-- Instructions to follow --
Whenever a line in the data contains "figures", show that line.

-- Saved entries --
+---+

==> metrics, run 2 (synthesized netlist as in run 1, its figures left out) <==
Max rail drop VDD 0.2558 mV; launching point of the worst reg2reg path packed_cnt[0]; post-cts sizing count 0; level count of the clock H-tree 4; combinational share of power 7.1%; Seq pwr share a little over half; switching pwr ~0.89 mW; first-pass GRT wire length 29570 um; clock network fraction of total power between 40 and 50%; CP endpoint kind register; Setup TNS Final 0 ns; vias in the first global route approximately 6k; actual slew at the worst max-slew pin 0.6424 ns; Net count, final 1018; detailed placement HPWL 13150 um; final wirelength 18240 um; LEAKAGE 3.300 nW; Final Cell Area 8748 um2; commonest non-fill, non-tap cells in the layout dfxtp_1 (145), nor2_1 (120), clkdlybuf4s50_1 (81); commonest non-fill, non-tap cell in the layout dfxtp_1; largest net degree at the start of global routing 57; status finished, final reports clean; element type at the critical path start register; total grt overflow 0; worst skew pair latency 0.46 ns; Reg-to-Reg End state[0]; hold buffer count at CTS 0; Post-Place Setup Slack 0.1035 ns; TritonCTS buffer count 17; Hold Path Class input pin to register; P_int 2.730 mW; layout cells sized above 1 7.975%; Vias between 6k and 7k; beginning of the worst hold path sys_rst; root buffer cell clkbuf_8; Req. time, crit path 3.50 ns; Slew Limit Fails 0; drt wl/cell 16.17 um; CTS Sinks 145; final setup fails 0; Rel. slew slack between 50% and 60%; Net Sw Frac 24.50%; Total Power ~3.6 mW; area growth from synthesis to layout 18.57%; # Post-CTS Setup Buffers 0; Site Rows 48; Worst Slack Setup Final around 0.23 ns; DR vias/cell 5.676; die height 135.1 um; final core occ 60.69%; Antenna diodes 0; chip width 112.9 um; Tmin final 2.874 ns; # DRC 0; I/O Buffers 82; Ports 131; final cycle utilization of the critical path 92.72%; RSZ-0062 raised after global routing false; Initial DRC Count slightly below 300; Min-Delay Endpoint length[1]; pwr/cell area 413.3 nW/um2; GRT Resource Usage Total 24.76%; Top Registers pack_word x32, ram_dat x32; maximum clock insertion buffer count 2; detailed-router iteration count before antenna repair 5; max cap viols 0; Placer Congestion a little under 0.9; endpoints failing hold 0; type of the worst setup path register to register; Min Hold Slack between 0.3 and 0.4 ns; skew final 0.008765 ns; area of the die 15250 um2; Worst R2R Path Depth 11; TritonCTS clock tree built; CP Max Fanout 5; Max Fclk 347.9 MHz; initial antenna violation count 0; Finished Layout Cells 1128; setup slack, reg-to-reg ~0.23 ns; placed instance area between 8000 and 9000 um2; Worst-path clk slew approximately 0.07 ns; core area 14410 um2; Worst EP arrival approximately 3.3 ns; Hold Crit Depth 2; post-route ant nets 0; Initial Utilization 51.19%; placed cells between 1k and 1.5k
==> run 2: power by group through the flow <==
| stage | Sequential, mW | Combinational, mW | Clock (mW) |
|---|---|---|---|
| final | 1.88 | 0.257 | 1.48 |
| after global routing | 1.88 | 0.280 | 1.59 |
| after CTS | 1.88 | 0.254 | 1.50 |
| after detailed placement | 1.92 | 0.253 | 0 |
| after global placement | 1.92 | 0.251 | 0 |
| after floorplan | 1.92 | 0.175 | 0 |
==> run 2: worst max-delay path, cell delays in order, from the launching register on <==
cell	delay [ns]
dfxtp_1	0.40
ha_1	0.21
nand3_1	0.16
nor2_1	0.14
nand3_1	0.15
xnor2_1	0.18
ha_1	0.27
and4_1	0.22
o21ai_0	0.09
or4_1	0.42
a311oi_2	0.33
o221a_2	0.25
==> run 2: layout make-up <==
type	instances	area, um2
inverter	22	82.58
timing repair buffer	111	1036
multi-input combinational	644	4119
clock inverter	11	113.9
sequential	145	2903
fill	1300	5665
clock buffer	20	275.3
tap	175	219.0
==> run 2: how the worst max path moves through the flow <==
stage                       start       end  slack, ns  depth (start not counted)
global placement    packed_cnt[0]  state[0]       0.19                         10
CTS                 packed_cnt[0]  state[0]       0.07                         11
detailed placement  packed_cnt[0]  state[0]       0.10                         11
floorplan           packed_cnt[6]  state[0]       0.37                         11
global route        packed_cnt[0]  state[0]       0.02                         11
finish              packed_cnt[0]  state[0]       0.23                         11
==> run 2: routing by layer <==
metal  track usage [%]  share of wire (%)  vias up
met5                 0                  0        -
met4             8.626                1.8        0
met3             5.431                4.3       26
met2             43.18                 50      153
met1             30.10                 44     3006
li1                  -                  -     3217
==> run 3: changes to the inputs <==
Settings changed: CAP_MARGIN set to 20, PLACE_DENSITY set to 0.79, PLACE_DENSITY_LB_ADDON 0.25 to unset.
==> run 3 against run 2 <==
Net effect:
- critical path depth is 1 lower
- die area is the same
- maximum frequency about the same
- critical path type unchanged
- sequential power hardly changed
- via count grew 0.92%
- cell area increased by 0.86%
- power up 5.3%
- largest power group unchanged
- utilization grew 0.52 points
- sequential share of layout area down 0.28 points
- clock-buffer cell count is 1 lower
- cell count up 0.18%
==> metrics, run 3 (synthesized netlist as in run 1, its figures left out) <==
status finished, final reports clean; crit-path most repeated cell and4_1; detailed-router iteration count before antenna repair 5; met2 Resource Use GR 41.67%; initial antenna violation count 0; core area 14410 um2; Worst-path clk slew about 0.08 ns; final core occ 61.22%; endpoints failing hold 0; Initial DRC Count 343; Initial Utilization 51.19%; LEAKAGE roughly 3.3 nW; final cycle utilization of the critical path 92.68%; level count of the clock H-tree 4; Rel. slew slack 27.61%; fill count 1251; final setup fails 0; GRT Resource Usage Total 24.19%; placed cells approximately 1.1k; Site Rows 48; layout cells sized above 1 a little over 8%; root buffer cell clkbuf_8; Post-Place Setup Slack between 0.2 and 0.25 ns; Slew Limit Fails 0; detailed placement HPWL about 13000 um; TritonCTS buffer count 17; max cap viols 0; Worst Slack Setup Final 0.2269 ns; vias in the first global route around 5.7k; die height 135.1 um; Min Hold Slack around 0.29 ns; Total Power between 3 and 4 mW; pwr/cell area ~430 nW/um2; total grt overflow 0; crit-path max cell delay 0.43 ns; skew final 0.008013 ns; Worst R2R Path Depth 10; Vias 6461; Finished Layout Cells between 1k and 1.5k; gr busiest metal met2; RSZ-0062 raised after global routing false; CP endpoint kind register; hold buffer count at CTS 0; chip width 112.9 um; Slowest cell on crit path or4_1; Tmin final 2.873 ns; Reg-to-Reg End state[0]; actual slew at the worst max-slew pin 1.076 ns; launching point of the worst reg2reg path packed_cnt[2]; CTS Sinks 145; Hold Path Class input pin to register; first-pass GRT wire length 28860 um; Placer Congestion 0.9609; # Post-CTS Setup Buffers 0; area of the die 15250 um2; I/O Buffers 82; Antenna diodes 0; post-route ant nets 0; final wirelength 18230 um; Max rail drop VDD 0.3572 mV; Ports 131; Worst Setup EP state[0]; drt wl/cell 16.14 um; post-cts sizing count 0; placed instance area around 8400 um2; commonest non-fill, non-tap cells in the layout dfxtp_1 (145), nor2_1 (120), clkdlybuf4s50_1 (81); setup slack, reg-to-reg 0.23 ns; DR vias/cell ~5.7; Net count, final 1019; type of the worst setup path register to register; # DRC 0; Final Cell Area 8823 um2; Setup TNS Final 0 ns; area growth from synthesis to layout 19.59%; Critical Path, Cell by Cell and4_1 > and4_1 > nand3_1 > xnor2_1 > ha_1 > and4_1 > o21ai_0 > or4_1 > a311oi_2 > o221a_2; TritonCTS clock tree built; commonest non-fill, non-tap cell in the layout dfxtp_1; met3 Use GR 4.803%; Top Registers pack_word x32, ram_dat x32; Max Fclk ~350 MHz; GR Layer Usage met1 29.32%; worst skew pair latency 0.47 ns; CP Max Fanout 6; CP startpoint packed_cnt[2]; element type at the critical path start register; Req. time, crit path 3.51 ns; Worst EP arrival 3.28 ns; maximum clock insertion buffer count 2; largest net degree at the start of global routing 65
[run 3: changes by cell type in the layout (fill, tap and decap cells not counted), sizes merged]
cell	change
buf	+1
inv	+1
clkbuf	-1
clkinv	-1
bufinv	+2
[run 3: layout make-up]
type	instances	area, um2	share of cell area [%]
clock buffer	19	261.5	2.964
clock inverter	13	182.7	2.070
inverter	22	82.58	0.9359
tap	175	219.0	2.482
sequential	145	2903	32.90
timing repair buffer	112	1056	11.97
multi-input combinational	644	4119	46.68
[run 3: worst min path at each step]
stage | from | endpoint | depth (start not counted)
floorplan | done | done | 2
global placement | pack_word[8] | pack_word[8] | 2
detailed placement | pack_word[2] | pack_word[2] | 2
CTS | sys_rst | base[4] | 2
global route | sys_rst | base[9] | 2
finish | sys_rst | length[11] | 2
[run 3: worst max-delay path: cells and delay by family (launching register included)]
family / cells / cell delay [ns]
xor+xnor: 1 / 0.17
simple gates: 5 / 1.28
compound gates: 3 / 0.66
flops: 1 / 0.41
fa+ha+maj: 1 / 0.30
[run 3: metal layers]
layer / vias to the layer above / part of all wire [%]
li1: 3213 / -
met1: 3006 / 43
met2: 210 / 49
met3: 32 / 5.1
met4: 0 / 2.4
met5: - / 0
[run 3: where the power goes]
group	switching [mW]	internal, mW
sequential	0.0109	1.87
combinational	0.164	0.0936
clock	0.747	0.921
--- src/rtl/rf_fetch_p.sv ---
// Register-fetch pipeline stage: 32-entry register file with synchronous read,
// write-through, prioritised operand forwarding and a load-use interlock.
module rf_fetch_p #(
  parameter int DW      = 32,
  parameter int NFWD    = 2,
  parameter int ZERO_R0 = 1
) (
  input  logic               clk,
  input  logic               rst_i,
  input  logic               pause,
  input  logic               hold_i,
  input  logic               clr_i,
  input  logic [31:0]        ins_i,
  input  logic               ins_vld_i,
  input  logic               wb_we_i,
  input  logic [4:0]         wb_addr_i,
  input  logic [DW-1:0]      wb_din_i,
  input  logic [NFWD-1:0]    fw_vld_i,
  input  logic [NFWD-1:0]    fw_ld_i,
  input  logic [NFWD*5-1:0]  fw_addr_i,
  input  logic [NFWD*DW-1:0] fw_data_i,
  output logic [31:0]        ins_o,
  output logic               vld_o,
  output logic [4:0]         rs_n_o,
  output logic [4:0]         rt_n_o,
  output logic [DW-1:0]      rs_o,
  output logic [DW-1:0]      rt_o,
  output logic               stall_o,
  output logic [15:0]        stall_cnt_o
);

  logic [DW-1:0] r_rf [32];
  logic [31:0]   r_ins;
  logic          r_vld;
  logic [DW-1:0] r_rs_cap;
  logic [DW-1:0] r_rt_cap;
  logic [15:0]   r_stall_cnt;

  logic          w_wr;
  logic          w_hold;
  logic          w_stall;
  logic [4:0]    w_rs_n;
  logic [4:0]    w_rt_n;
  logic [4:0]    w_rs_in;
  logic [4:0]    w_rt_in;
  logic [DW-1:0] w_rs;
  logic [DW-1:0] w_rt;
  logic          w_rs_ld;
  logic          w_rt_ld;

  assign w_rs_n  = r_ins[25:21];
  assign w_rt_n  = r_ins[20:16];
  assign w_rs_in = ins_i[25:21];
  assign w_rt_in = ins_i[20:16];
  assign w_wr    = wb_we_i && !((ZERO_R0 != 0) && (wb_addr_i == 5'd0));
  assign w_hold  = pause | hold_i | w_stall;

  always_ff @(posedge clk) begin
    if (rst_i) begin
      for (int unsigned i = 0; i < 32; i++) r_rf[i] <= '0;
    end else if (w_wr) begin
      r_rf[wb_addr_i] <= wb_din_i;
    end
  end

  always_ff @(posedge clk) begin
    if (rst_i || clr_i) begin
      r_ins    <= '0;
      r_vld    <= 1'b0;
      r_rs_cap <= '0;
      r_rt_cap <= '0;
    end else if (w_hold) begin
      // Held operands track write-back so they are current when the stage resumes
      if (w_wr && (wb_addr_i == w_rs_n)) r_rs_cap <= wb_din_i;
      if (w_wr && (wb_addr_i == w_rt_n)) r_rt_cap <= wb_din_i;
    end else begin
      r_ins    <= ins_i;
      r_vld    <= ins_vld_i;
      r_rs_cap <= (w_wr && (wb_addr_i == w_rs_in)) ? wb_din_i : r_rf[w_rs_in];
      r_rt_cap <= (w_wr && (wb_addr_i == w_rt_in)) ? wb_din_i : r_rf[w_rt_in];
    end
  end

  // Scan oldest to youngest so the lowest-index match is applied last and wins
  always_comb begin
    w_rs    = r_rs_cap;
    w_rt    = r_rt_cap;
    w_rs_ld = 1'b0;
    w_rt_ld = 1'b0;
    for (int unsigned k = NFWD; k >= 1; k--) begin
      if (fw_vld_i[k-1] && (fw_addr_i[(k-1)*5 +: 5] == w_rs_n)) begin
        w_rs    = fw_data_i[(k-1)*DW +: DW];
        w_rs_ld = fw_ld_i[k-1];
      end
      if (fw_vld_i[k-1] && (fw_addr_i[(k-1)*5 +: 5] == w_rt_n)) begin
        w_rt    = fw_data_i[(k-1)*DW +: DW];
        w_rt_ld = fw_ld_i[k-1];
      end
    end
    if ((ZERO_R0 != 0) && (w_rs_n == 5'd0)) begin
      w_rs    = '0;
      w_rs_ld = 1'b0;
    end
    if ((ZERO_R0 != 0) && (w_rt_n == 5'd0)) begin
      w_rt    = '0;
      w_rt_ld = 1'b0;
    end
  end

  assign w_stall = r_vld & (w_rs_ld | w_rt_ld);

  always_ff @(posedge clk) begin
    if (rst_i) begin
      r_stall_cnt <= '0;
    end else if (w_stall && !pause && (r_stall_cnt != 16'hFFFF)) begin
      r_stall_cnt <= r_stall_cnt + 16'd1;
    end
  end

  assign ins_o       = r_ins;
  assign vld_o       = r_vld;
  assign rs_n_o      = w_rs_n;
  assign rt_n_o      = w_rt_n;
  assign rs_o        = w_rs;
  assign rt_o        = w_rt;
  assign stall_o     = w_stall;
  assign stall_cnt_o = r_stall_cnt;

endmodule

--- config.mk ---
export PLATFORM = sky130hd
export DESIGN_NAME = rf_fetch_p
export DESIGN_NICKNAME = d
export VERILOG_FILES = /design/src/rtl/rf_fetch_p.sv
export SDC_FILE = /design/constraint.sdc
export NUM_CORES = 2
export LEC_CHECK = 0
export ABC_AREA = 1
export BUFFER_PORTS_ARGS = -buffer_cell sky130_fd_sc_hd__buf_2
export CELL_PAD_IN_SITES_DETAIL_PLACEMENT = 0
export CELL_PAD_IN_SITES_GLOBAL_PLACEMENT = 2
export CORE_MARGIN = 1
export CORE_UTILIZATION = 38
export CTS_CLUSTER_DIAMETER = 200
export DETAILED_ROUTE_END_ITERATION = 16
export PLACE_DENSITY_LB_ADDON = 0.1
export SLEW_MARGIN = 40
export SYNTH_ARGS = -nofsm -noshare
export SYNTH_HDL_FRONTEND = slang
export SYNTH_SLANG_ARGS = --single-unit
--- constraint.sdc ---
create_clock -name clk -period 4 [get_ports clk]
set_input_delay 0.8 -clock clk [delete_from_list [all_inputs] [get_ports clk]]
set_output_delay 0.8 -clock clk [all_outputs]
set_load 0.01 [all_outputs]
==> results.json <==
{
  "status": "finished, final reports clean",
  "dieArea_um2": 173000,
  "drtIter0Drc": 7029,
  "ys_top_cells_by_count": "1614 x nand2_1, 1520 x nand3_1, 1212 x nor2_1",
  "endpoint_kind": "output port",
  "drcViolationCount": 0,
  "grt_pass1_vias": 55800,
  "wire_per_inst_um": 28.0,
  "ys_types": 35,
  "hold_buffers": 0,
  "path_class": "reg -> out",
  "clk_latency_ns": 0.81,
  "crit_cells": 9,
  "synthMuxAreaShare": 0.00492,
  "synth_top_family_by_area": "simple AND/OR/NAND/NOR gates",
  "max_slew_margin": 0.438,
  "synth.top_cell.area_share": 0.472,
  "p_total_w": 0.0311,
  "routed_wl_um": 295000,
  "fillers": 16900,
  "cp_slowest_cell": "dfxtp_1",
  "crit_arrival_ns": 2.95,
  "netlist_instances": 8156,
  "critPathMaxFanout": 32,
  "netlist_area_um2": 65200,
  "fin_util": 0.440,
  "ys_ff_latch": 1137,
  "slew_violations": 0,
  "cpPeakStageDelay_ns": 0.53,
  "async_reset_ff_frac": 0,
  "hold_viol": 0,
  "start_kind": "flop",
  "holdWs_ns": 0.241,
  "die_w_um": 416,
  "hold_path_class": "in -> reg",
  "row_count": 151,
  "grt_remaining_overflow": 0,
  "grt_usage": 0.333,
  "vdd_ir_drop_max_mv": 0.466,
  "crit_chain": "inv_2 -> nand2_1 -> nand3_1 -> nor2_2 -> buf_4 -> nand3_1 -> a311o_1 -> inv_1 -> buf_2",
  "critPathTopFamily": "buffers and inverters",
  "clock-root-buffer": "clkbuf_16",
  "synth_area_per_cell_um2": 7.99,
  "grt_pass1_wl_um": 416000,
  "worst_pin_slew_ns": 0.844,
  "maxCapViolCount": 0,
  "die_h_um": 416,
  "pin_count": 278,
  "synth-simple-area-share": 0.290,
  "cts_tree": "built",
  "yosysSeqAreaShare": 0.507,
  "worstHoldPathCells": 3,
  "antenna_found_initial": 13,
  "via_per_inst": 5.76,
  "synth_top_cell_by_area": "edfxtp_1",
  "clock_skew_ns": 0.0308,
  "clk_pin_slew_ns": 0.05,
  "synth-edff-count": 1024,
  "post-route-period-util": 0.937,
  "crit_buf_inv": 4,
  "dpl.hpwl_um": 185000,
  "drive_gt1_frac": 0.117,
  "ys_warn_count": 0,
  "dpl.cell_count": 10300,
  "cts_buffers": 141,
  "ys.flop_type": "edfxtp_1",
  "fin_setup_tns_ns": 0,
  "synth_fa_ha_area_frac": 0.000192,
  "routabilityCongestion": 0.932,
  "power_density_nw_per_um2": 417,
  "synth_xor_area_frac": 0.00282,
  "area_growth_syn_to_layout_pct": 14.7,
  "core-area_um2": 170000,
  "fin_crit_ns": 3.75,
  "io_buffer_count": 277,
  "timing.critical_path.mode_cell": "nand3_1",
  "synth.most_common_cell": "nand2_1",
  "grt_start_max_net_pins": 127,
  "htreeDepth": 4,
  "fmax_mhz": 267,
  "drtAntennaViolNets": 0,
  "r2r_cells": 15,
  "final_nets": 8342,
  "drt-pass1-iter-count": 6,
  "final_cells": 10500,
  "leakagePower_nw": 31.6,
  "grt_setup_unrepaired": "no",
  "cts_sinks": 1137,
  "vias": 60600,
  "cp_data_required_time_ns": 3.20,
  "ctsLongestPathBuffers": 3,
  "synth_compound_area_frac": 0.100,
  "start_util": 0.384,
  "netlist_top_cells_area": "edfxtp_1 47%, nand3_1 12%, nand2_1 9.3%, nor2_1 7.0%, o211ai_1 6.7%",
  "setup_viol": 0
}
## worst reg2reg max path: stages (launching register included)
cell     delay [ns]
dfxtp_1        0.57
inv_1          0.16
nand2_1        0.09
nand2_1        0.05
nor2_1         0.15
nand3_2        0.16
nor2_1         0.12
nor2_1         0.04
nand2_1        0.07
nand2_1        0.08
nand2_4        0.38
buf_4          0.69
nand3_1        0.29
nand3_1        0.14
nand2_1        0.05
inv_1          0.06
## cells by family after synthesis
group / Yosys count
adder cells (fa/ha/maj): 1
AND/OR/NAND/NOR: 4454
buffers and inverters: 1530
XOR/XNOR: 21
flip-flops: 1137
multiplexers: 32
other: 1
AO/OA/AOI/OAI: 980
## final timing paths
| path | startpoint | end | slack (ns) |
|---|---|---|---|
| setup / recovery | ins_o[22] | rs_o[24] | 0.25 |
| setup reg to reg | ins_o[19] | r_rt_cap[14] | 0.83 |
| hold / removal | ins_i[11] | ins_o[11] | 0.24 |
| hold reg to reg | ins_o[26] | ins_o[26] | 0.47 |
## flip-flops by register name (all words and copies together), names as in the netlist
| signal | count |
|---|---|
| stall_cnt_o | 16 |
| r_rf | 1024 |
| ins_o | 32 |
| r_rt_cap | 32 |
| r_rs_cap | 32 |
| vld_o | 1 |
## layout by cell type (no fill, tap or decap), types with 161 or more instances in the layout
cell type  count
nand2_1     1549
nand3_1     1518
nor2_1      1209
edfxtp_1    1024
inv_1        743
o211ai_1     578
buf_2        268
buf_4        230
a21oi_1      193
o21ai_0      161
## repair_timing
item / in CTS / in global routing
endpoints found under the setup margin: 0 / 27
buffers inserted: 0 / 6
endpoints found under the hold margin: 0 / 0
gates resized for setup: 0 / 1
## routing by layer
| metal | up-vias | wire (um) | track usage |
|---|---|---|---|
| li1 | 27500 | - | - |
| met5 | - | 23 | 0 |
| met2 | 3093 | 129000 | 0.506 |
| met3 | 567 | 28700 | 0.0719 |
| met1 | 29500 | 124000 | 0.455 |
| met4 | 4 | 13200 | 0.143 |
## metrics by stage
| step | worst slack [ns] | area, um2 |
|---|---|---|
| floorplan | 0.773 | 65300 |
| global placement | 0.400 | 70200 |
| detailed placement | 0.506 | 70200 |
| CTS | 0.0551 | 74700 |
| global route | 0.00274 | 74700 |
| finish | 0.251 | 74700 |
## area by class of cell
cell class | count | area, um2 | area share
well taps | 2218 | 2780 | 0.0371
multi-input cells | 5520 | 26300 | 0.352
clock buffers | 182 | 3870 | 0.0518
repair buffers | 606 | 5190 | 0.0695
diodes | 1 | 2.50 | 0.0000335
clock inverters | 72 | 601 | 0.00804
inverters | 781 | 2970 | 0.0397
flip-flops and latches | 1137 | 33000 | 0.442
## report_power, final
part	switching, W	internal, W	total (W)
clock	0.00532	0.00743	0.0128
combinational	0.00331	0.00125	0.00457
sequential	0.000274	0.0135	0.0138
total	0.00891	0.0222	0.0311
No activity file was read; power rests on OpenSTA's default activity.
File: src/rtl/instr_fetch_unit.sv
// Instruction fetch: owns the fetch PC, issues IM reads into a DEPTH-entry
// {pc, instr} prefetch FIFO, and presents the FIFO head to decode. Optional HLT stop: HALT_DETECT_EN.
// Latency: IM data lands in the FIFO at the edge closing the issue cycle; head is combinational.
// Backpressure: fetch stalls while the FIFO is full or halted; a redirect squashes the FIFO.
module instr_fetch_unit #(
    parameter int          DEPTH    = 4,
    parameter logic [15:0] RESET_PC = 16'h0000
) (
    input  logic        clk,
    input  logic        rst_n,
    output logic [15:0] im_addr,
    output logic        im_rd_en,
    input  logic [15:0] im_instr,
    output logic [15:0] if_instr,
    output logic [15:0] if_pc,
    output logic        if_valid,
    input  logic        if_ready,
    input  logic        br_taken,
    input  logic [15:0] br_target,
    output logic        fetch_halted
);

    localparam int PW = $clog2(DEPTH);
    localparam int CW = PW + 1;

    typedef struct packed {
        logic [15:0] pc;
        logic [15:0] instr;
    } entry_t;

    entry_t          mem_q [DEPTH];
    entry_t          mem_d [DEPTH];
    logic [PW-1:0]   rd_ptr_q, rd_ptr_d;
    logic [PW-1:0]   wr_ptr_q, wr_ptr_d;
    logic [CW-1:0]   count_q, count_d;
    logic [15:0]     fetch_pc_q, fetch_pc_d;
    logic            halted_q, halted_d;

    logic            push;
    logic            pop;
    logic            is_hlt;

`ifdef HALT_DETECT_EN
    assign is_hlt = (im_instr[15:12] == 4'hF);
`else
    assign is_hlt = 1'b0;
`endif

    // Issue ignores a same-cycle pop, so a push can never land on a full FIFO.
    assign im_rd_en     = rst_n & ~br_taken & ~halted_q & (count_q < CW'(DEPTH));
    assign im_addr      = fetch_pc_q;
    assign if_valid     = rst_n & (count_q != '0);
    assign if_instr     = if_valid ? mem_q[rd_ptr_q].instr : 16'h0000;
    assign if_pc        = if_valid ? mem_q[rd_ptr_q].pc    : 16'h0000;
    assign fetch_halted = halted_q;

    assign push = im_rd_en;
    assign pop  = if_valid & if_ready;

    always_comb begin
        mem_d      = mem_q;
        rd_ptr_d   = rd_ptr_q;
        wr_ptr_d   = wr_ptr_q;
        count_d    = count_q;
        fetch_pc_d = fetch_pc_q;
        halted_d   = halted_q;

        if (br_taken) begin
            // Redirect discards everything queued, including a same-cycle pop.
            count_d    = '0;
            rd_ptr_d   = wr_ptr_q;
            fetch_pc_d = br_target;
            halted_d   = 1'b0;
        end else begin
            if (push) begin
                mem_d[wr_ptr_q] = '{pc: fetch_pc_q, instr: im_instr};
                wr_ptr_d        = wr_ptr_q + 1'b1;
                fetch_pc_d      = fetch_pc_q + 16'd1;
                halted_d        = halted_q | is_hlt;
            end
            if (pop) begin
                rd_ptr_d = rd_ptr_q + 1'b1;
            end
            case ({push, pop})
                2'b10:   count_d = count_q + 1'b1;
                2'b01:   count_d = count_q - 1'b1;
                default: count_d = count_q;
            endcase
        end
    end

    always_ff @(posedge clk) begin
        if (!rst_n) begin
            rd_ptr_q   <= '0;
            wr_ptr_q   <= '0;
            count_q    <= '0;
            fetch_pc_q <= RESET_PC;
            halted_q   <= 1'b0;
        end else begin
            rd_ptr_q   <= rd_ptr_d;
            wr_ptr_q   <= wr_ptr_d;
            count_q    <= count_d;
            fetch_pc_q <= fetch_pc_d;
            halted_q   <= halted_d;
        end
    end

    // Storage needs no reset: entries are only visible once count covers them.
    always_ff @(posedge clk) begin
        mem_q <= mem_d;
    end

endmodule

+---+

-- Response --
==> metrics, run 2 (synthesized netlist as in run 1, its figures left out) <==
==> metrics, run 3 (synthesized netlist as in run 1, its figures left out) <==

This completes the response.